UK Parliament / Open data

Deregulation Bill

Proceeding contribution from Lord Prescott (Labour) in the House of Lords on Wednesday, 11 February 2015. It occurred during Debate on bills on Deregulation Bill.

My Lords, is it my impression that the Minister is not here to reply to his letter and my debate in Committee about the safety of passengers and seafarers on vessels? This is a clause about safety on ships and inquiries, and I will seek to show that the “Marchioness” disaster was due to the negligence of the Department of Transport in dealing with that sad loss of 51 people. I mean no insult to the noble Baroness who will be replying, but I hope that I can record my argument, even given the lateness of the hour. The Minister then might, when he wakes up, read what has been said today because presumably there will be another opportunity to look at it when the Bill comes back at Third Reading.

My objection is a strong one relating to safety—this is not about parking, cars or whatever else, it is about safety on our seas and, in particular, on that river outside, the River Thames. The current proposal suggests that any rehearing into the loss of a ship, which may have occurred years ago, will now be at the discretion of the Minister and not be a duty. We are replacing a department’s duty and obligation to hold a hearing into the loss of a ship with a discretion. Evidence shows that discretion is not the best way if you want to get the best out of an inquiry.

Other ships have been lost and taken a long time to be found, such as the “Derbyshire”, which I mentioned in Committee, the fishing trawler “Gaul” and the “Marchioness”. Each time, particularly with the “Marchioness”, the Government refused to have an inquiry. It was normal practice and, indeed, the duty at the time when the “Marchioness” went down to hold a public inquiry as to the causes. So that we are in no doubt about it, all I am saying has been confirmed by the Thames Safety Inquiry report by Lord Justice Clarke. I should know, because when I became the Secretary of State I appointed him to meet the demands of the relatives who died on the vessel in the Thames that there should be a proper public inquiry. He spells out the reason for a public inquiry in the report, referring in turn to the report into the “Herald of Free Enterprise”:

“In every formal investigation it is of great importance that members of the public should feel confident that a searching investigation has been held, that nothing has been swept under the carpet and that no punches have been pulled”.

That is precisely what happened with the inquiry set up by the Department of Transport, headed at that time by Mr Cecil Parkinson.
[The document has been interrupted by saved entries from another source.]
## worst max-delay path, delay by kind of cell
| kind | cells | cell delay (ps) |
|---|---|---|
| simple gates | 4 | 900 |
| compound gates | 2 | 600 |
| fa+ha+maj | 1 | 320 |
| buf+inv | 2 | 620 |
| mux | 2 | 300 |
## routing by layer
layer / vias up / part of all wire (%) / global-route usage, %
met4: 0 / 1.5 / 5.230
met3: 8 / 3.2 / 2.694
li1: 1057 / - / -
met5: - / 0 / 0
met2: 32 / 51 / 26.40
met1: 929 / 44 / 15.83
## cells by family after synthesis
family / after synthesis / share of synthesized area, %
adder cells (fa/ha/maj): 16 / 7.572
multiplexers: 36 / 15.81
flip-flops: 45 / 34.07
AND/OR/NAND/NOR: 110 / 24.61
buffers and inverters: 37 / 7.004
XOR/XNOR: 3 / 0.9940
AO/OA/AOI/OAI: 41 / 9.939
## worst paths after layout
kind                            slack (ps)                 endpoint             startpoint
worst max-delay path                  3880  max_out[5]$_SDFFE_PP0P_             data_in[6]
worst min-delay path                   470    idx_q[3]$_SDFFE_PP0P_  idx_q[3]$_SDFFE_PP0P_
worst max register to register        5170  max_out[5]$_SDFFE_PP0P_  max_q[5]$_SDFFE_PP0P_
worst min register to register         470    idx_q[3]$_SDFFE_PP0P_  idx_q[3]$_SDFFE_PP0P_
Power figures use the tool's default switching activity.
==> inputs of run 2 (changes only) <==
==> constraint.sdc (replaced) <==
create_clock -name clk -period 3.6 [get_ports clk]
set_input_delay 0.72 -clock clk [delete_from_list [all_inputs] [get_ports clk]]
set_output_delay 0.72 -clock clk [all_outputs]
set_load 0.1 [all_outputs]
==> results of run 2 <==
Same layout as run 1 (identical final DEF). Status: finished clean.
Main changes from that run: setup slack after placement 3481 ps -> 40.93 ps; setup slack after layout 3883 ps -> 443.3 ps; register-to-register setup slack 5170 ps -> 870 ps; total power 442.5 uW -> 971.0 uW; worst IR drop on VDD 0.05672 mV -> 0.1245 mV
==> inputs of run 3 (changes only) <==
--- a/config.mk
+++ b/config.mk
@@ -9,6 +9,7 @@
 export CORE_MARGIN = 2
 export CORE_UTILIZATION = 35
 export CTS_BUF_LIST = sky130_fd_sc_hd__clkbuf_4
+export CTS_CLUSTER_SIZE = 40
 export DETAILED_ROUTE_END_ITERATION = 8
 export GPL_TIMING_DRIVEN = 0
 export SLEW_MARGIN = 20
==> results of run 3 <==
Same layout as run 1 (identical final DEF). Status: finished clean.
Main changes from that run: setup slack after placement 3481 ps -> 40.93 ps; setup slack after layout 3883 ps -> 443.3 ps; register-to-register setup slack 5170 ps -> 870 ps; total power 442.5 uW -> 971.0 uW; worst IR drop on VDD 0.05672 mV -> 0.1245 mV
The ship went down and the normal cry came out for an inquiry, as had happened in a number of other cases. However, the Government made the decision that there would not be a full public inquiry or examination of the facts. They chose to use the maritime investigation board, which is under an obligation in law to investigate immediately the loss of a ship and then to report and act. It does not examine the circumstances of the loss. The Government insisted that it should be this maritime body that investigated, and it was the only inquiry that they implemented. What I find difficult about that is that the Government’s argument at the time was, “Look, we have the maritime inquiry; we cannot have a public inquiry because that might interfere with any public prosecutions or criminal actions that may be undertaken”. However, that does not fit with what happened with “Piper Alpha” or with other ships that went down, where they immediately set up a public inquiry and made clear that that did not matter. It was the same with the King’s Cross fire—the same department, almost in the same period, said, “We are having the inquiry, and are not stopping it simply because of any criminal investigations”. So I then think, “Why is the department doing it in certain circumstances but not in this one?”. To be truthful, it was in the process of changing the regulations for inquiries, but the duty that was imposed on the department still existed when the “Marchioness” went down and 51 people died.

The first question must be: why did the department not use the powers that were there and the duty on it to investigate and hold a public inquiry? That was all people were asking for. The department refused, constantly. It refused for 10 years to have a public inquiry. That started right at the beginning, which I will come to in a few minutes. So I ordered an inquiry.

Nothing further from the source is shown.